* _WHAT YOU ARE ASKED TO DO_
Below are some entries. Repeat exactly the lines from the one with "if (rst) out_valid <= 1'b0;" through the one with "<= !p3_err && p3_rsv;", and only those.

Segment Start: PROVIDED RECORDS

Context: an optimization exercise on an open-source flow, tuned for small area and a short achievable clock period. The choices shown serve that exercise and are no tape-out recipe.
RTL that was checked went through simulation tests only; none was proved equivalent to the original.
Only the layout flow was run in runs 1 and 2; the RTL was not checked for function there.
Power is estimated from default activity; no workload was simulated.

<file path="flow/design.v">
module vx_conv (
    input  wire        clk,
    input  wire        rst,         
    input  wire        in_valid,
    input  wire [3:0]  in_src_fmt,
    input  wire [3:0]  in_dst_fmt,
    input  wire        in_blk,      
    input  wire [7:0]  in_s1,       
    input  wire [31:0] in_s2,       
    input  wire [31:0] in_data,     
    output reg         out_valid,
    output reg  [31:0] out_data,    
    output reg         out_sat,     
    output reg         out_nan,     
    output reg         out_rsv,     
    output reg         out_scale_inv,  
    output reg         out_err      
);
    localparam [3:0] F_FP32  = 4'h0, F_BF16 = 4'h1, F_FP16 = 4'h2,
                     F_FP8E4 = 4'h3, F_FP8E5 = 4'h4, F_INT8 = 4'h5,
                     F_FP4   = 4'h6, F_INT4  = 4'h7, F_T2   = 4'hA,
                     F_B1    = 4'hB;
    reg        r_valid;
    reg [3:0]  r_src, r_dst;
    reg        r_scaled;    
    reg [7:0]  r_s1;
    reg [31:0] r_s2, r_data;
    always @(posedge clk) begin
        if (rst) r_valid <= 1'b0;
        else     r_valid <= in_valid;
        r_src  <= in_src_fmt;
        r_dst  <= in_dst_fmt;
        r_scaled <= (in_src_fmt == F_FP4) || (in_src_fmt == F_INT4) ||
                    (in_src_fmt == F_T2) ||
                    (in_blk && ((in_src_fmt == F_FP8E4) || (in_src_fmt == F_FP8E5)));
        r_s1   <= in_s1;
        r_s2   <= in_s2;
        r_data <= in_data;
    end
    wire s_fp32 = (r_src == F_FP32);
    wire s_bf16 = (r_src == F_BF16);
    wire s_fp16 = (r_src == F_FP16);
    wire s_e4   = (r_src == F_FP8E4);
    wire s_e5   = (r_src == F_FP8E5);
    wire s_i8   = (r_src == F_INT8);
    wire s_fp4  = (r_src == F_FP4);
    wire s_i4   = (r_src == F_INT4);
    wire s_t2   = (r_src == F_T2);
    wire s_b1   = (r_src == F_B1);
    wire src_ok = !r_src[3] || (r_src[3:1] == 3'b101);
    wire dst_ok = !r_dst[3] || (r_dst[3:1] == 3'b101);
    wire err    = !src_ok || !dst_ok;
    wire scaled = r_scaled;
    wire [7:0] d8 = r_data[7:0];
    reg  [7:0]  a_ef;      
    reg  [23:0] a_sig;     
    always @* begin
        a_ef   = 8'd0;
        a_sig  = 24'd0;
        if (scaled) begin
            a_ef  = r_s2[30:23];
            a_sig = {1'b0, r_s2[22:0]};
        end else if (s_fp32) begin
            a_ef  = r_data[30:23];
            a_sig = {1'b0, r_data[22:0]};
        end else if (s_bf16) begin
            a_ef  = r_data[14:7];
            a_sig = {1'b0, r_data[6:0], 16'd0};
        end else if (s_fp16) begin
            a_ef  = {3'd0, r_data[14:10]};
            a_sig = {1'b0, r_data[9:0], 13'd0};
        end else if (s_e4) begin
            a_ef  = {4'd0, d8[6:3]};
            a_sig = {1'b0, d8[2:0], 20'd0};
        end else if (s_e5) begin
            a_ef  = {3'd0, d8[6:2]};
            a_sig = {1'b0, d8[1:0], 21'd0};
        end else if (s_i8) begin
            a_sig = {(d8[7] ? (~d8 + 8'd1) : d8), 16'd0};
        end else begin  
            a_sig = {1'b1, 23'd0};
        end
    end
    wire        a_h  = (a_ef != 8'd0);
    wire [23:0] a_v  = a_sig | {a_h, 23'd0};
    wire [7:0]  a_e1 = {a_ef[7:1], a_ef[0] | (!a_h && !s_i8 && !s_b1)};
    reg  [4:0]  lza;
    integer     i;
    always @* begin
        lza = 5'd0;
        for (i = 0; i < 24; i = i + 1)
            if (a_v[i]) lza = 5'd23 - i[4:0];
    end
    wire        a_zero = (a_v == 24'd0);
    wire [23:0] a_n    = a_v << lza;
    reg  [3:0]  c_sig;
    reg  [4:0]  c_e1;      
    always @* begin
        c_sig = 4'd0;
        c_e1  = 5'd0;
        if (s_e4) begin
            c_sig = {d8[6:3] != 4'd0, d8[2:0]};
            c_e1  = {1'b0, d8[6:4], d8[3] | (d8[6:3] == 4'd0)};
        end else if (s_e5) begin
            c_sig = {1'b0, d8[6:2] != 5'd0, d8[1:0]};
            c_e1  = {d8[6:3], d8[2] | (d8[6:2] == 5'd0)};
        end else if (s_fp4) begin
            c_sig = {2'b00, d8[2:1] != 2'd0, d8[0]};
            c_e1  = {3'd0, d8[2], d8[1] | !d8[2]};
        end else if (s_i4) begin
            c_sig = d8[3] ? (~d8[3:0] + 4'd1) : d8[3:0];
        end else begin  
            c_sig = {3'd0, d8[0]};
        end
    end
    wire [3:0]  s1_sig = {r_s1[6:3] != 4'd0, r_s1[2:0]};
    wire [3:0]  s1_e1  = {r_s1[6:4], r_s1[3] | (r_s1[6:3] == 4'd0)};
    wire [7:0]  b_v = c_sig * s1_sig;
    reg  [2:0]  lzb;
    always @* begin
        lzb = 3'd0;
        for (i = 0; i < 8; i = i + 1)
            if (b_v[i]) lzb = 3'd7 - i[2:0];
    end
    wire [7:0]  b_n = b_v << lzb;
    reg  signed [9:0] x_src;
    always @* begin
        x_src = 10'sd0;
        if (scaled) begin
            if (s_e4)       x_src = 10'sd127 + 10'sd13;
            else if (s_e5)  x_src = 10'sd127 + 10'sd20;
            else if (s_fp4) x_src = 10'sd127 + 10'sd5;
            else            x_src = 10'sd127 + 10'sd3;
        end else if (s_fp32 || s_bf16) x_src = 10'sd127;
        else if (s_fp16 || s_e5)       x_src = 10'sd15;
        else if (s_e4)                 x_src = 10'sd7;
        else if (s_i8)                 x_src = -10'sd7;
        else                           x_src = 10'sd0;
    end
    wire [4:0]  c_x  = scaled ? c_e1 : 5'd0;
    wire [3:0]  s1_x = scaled ? s1_e1 : 4'd0;
    wire [2:0]  lzb_x = scaled ? lzb : 3'd0;
    wire signed [9:0] xk = x_src - $signed({2'b00, a_e1}) - $signed({5'd0, c_x})
                         - $signed({6'd0, s1_x});
    wire d_nan32 = (r_data[30:23] == 8'hFF) && (r_data[22:0] != 23'd0);
    wire d_inf32 = (r_data[30:23] == 8'hFF) && (r_data[22:0] == 23'd0);
    wire d_nanbf = (r_data[14:7] == 8'hFF) && (r_data[6:0] != 7'd0);
    wire d_infbf = (r_data[14:7] == 8'hFF) && (r_data[6:0] == 7'd0);
    wire d_nan16 = (r_data[14:10] == 5'h1F) && (r_data[9:0] != 10'd0);
    wire d_inf16 = (r_data[14:10] == 5'h1F) && (r_data[9:0] == 10'd0);
    wire d_nane4 = (d8[6:0] == 7'h7F);
    wire d_nane5 = (d8[6:2] == 5'h1F) && (d8[1:0] != 2'd0);
    wire d_infe5 = (d8[6:2] == 5'h1F) && (d8[1:0] == 2'd0);
    reg c_nan, c_inf, c_sign;
    always @* begin
        c_nan  = 1'b0;
        c_inf  = 1'b0;
        c_sign = 1'b0;
        case (r_src)
            F_FP32:  begin c_nan = d_nan32; c_inf = d_inf32; c_sign = r_data[31]; end
            F_BF16:  begin c_nan = d_nanbf; c_inf = d_infbf; c_sign = r_data[15]; end
            F_FP16:  begin c_nan = d_nan16; c_inf = d_inf16; c_sign = r_data[15]; end
            F_FP8E4: begin c_nan = d_nane4; c_sign = d8[7]; end
            F_FP8E5: begin c_nan = d_nane5; c_inf = d_infe5; c_sign = d8[7]; end
            F_INT8:  c_sign = d8[7];
            F_FP4:   c_sign = d8[3];
            F_INT4:  c_sign = d8[3];
            F_T2:    c_sign = (d8[1:0] == 2'b11);
            F_B1:    c_sign = ~d8[0];
            default: ;
        endcase
    end
    wire c_rsv  = s_t2 && (d8[1:0] == 2'b10);
    wire s1_zero    = (r_s1 == 8'h00);
    wire s1_invalid = r_s1[7] || (r_s1 == 8'h7F);
    wire s2_nan  = (r_s2[30:23] == 8'hFF) && (r_s2[22:0] != 23'd0);
    wire s2_inf  = (r_s2[30:23] == 8'hFF) && (r_s2[22:0] == 23'd0);
    wire s2_zero = (r_s2[30:0] == 31'd0);
    wire c_zero  = (c_sig == 4'd0);
    reg v_nan, v_inf, v_sign, v_zero, v_sinv;
    always @* begin
        v_sinv = 1'b0;
        if (!scaled) begin
            v_nan  = c_nan;
            v_inf  = c_inf;
            v_sign = c_sign;
            v_zero = a_zero;
        end else if (s1_zero) begin
            v_nan  = 1'b0;
            v_inf  = 1'b0;
            v_sign = 1'b0;
            v_zero = 1'b1;
        end else if (s1_invalid) begin
            v_nan  = 1'b1;
            v_inf  = 1'b0;
            v_sign = 1'b0;
            v_zero = 1'b0;
            v_sinv = 1'b1;
        end else begin
            v_nan  = c_nan || s2_nan || (c_inf && s2_zero) || (s2_inf && c_zero);
            v_inf  = c_inf || s2_inf;
            v_sign = c_sign ^ r_s2[31];
            v_zero = c_zero || s2_zero;
        end
    end
    reg        p2_valid;
    reg [22:0] p2_a;
    reg [6:0]  p2_b;
    reg signed [9:0] p2_k;
    reg [4:0]  p2_lza;
    reg [2:0]  p2_lzb;
    reg [3:0]  p2_dst;
    reg        p2_nan, p2_inf, p2_sign, p2_zero, p2_sinv, p2_rsv, p2_err;
    always @(posedge clk) begin
        if (rst) p2_valid <= 1'b0;
        else     p2_valid <= r_valid;
        p2_a    <= a_n[22:0];
        p2_b    <= scaled ? b_n[6:0] : 7'd0;
        p2_k    <= xk;
        p2_lza  <= lza;
        p2_lzb  <= lzb_x;
        p2_dst  <= r_dst;
        p2_nan  <= v_nan;
        p2_inf  <= v_inf;
        p2_sign <= v_sign;
        p2_zero <= v_zero;
        p2_sinv <= v_sinv;
        p2_rsv  <= c_rsv;
        p2_err  <= err;
    end
    wire [31:0] prod = {1'b1, p2_a} * {1'b1, p2_b};
    wire        p31  = prod[31];
    wire [4:0]  t_mb =
        (p2_dst == F_FP32)  ? 5'd23 :
        (p2_dst == F_BF16 || p2_dst == F_INT8) ? 5'd7 :
        (p2_dst == F_FP16)  ? 5'd10 :
        (p2_dst == F_FP8E4 || p2_dst == F_INT4) ? 5'd3 :
        (p2_dst == F_FP8E5) ? 5'd2 :
        (p2_dst == F_FP4 || p2_dst == F_T2) ? 5'd1 : 5'd0;
    wire signed [9:0] x_emin =
        (p2_dst == F_FP32 || p2_dst == F_BF16)  ? -10'sd126 :
        (p2_dst == F_FP16 || p2_dst == F_FP8E5) ? -10'sd14  :
        (p2_dst == F_FP8E4) ? -10'sd6 :
        (p2_dst == F_INT8)  ? 10'sd7  :
        (p2_dst == F_INT4)  ? 10'sd3  :
        (p2_dst == F_T2)    ? 10'sd1  : 10'sd0;
    wire signed [9:0] p2_x = p2_k + x_emin + $signed({5'd0, p2_lza}) + $signed({7'd0, p2_lzb});
    wire [4:0]  t_base = 5'd23 - t_mb;
    wire [4:0]  t_base1 = 5'd24 - t_mb;
    wire signed [9:0] sdd = p2_x + $signed({5'd0, t_base});
    wire        sub  = (p2_x > 10'sd0);
    wire [4:0]  s_sub = (sdd > 10'sd31) ? 5'd31 : sdd[4:0];
    wire [4:0]  s_sh = sub ? s_sub : (p31 ? t_base1 : t_base);
    reg        p3_valid;
    reg [25:0] p3_x;
    reg        p3_st;
    reg [4:0]  p3_sh;
    reg signed [9:0] p3_xe;
    reg [3:0]  p3_dst;
    reg        p3_nan, p3_inf, p3_sign, p3_zero, p3_sinv, p3_rsv, p3_err;
    always @(posedge clk) begin
        if (rst) p3_valid <= 1'b0;
        else     p3_valid <= p2_valid;
        p3_x     <= prod[31:6];
        p3_st    <= |prod[5:0];
        p3_sh    <= s_sh;
        p3_xe    <= p2_x;
        p3_dst   <= p2_dst;
        p3_nan   <= p2_nan;
        p3_inf   <= p2_inf;
        p3_sign  <= p2_sign;
        p3_zero  <= p2_zero;
        p3_sinv  <= p2_sinv;
        p3_rsv   <= p2_rsv;
        p3_err   <= p2_err;
    end
    wire [7:0]  t_fmax =
        (p3_dst == F_FP32 || p3_dst == F_BF16)  ? 8'd254 :
        (p3_dst == F_FP16 || p3_dst == F_FP8E5) ? 8'd30  :
        (p3_dst == F_FP8E4) ? 8'd15 :
        (p3_dst == F_FP4)   ? 8'd3  : 8'd0;
    wire        p31_3  = p3_x[25];
    wire signed [9:0] ebn  = 10'sd1 - p3_xe + $signed({9'd0, p31_3});
    wire signed [9:0] ebn1 = 10'sd2 - p3_xe + $signed({9'd0, p31_3});
    wire        p3_norm = (p3_xe <= 10'sd0) || (p3_xe == 10'sd1 && p31_3);
    wire        p3_ibig = (p3_xe < 10'sd0) || (p3_xe == 10'sd0 && p31_3);
    wire        p3_ovf0 = ebn > $signed({2'b00, t_fmax});
    wire        p3_eqm  = ebn == $signed({2'b00, t_fmax});
    wire [25:0] xs = p3_x >> p3_sh;
    wire [25:0] lost_mask = ~(26'h3FFFFFF << p3_sh);
    wire        stick = p3_st || |(p3_x & lost_mask);
    wire [24:0] rq    = xs[25:1];
    wire        rbit  = xs[0];
    wire [24:0] rqi   = rq + {24'd0, rbit & (stick | rq[0])};
    reg         carry, hid;
    always @* begin
        carry = 1'b0;
        hid   = 1'b0;
        case (p3_dst)
            F_FP32:  begin carry = rqi[24]; hid = rqi[23]; end
            F_BF16:  begin carry = rqi[8];  hid = rqi[7];  end
            F_FP16:  begin carry = rqi[11]; hid = rqi[10]; end
            F_FP8E4: begin carry = rqi[4];  hid = rqi[3];  end
            F_FP8E5: begin carry = rqi[3];  hid = rqi[2];  end
            F_FP4:   begin carry = rqi[2];  hid = rqi[1];  end
            default: ;
        endcase
    end
    wire [7:0]  fe         = carry ? ebn1[7:0] : ebn[7:0];
    wire [7:0]  f_ebits    = p3_norm ? fe : {7'd0, hid};
    wire        f_ovf      = !p3_zero && p3_norm &&
                             (p3_ovf0 || (p3_eqm && (carry ||
                              ((p3_dst == F_FP8E4) && (rqi[2:0] == 3'b111)))));
    wire        i_big3 = p3_ibig;
    wire [8:0]  i_mag  = rqi[8:0];
    reg  [31:0] res;
    reg         sat, nanev;
    always @* begin
        res   = 32'd0;
        sat   = 1'b0;
        nanev = 1'b0;
        case (p3_dst)
            F_FP32: begin
                if (p3_nan)       res = 32'h7FC00000;
                else if (p3_inf)  res = {p3_sign, 8'hFF, 23'd0};
                else if (f_ovf)  begin res = {p3_sign, 8'hFE, 23'h7FFFFF}; sat = 1'b1; end
                else if (p3_zero) res = {p3_sign, 31'd0};
                else             res = {p3_sign, f_ebits, rqi[22:0]};
            end
            F_BF16: begin
                if (p3_nan)       res = 32'h7FC0;
                else if (p3_inf)  res = {16'd0, p3_sign, 8'hFF, 7'd0};
                else if (f_ovf)  begin res = {16'd0, p3_sign, 8'hFE, 7'h7F}; sat = 1'b1; end
                else if (p3_zero) res = {16'd0, p3_sign, 15'd0};
                else             res = {16'd0, p3_sign, f_ebits, rqi[6:0]};
            end
            F_FP16: begin
                if (p3_nan)       res = 32'h7E00;
                else if (p3_inf)  res = {16'd0, p3_sign, 5'h1F, 10'd0};
                else if (f_ovf)  begin res = {16'd0, p3_sign, 5'h1E, 10'h3FF}; sat = 1'b1; end
                else if (p3_zero) res = {16'd0, p3_sign, 15'd0};
                else             res = {16'd0, p3_sign, f_ebits[4:0], rqi[9:0]};
            end
            F_FP8E4: begin
                if (p3_nan)       res = 32'h7F;
                else if (p3_inf || f_ovf) begin res = {24'd0, p3_sign, 7'h7E}; sat = 1'b1; end
                else if (p3_zero) res = {24'd0, p3_sign, 7'd0};
                else             res = {24'd0, p3_sign, f_ebits[3:0], rqi[2:0]};
            end
            F_FP8E5: begin
                if (p3_nan)       res = 32'h7E;
                else if (p3_inf)  res = {24'd0, p3_sign, 5'h1F, 2'd0};
                else if (f_ovf)  begin res = {24'd0, p3_sign, 5'h1E, 2'h3}; sat = 1'b1; end
                else if (p3_zero) res = {24'd0, p3_sign, 7'd0};
                else             res = {24'd0, p3_sign, f_ebits[4:0], rqi[1:0]};
            end
            F_FP4: begin
                if (p3_nan)       begin res = 32'h0; nanev = 1'b1; end
                else if (p3_inf || f_ovf) begin res = {28'd0, p3_sign, 3'h7}; sat = 1'b1; end
                else if (p3_zero) res = {28'd0, p3_sign, 3'd0};
                else             res = {28'd0, p3_sign, f_ebits[1:0], rqi[0]};
            end
            F_INT8: begin
                if (p3_nan) begin res = 32'h0; nanev = 1'b1; end
                else if (p3_inf || (!p3_zero && (i_big3 ||
                         (!p3_sign && i_mag > 9'd127) || (p3_sign && i_mag > 9'd128)))) begin
                    res = p3_sign ? 32'h80 : 32'h7F;
                    sat = 1'b1;
                end else if (p3_zero) res = 32'h0;
                else res = {24'd0, p3_sign ? (~i_mag[7:0] + 8'd1) : i_mag[7:0]};
            end
            F_INT4: begin
                if (p3_nan) begin res = 32'h0; nanev = 1'b1; end
                else if (p3_inf || (!p3_zero && (i_big3 ||
                         (!p3_sign && i_mag > 9'd7) || (p3_sign && i_mag > 9'd8)))) begin
                    res = p3_sign ? 32'h8 : 32'h7;
                    sat = 1'b1;
                end else if (p3_zero) res = 32'h0;
                else res = {28'd0, p3_sign ? (~i_mag[3:0] + 4'd1) : i_mag[3:0]};
            end
            F_T2: begin
                if (p3_nan) begin res = 32'h0; nanev = 1'b1; end
                else if (p3_inf || (!p3_zero && (i_big3 || i_mag > 9'd1))) begin
                    res = p3_sign ? 32'h3 : 32'h1;
                    sat = 1'b1;
                end else if (p3_zero || i_mag == 9'd0) res = 32'h0;
                else res = p3_sign ? 32'h3 : 32'h1;
            end
            F_B1: begin
                if (p3_nan) begin res = 32'h1; nanev = 1'b1; end
                else begin
                    res = (p3_sign && !p3_zero) ? 32'h0 : 32'h1;
                    sat = p3_inf;
                end
            end
            default: ;
        endcase
    end
    always @(posedge clk) begin
        if (rst) out_valid <= 1'b0;
        else     out_valid <= p3_valid;
        out_data      <= p3_err ? 32'd0 : res;
        out_sat       <= !p3_err && sat;
        out_nan       <= !p3_err && nanev;
        out_rsv       <= !p3_err && p3_rsv;
        out_scale_inv <= !p3_err && p3_sinv;
        out_err       <= p3_err;
    end
endmodule
</file>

Segment End: PROVIDED RECORDS

* _ANSWER SECTION_
        if (rst) out_valid <= 1'b0;
        else     out_valid <= p3_valid;
        out_data      <= p3_err ? 32'd0 : res;
        out_sat       <= !p3_err && sat;
        out_nan       <= !p3_err && nanev;
        out_rsv       <= !p3_err && p3_rsv;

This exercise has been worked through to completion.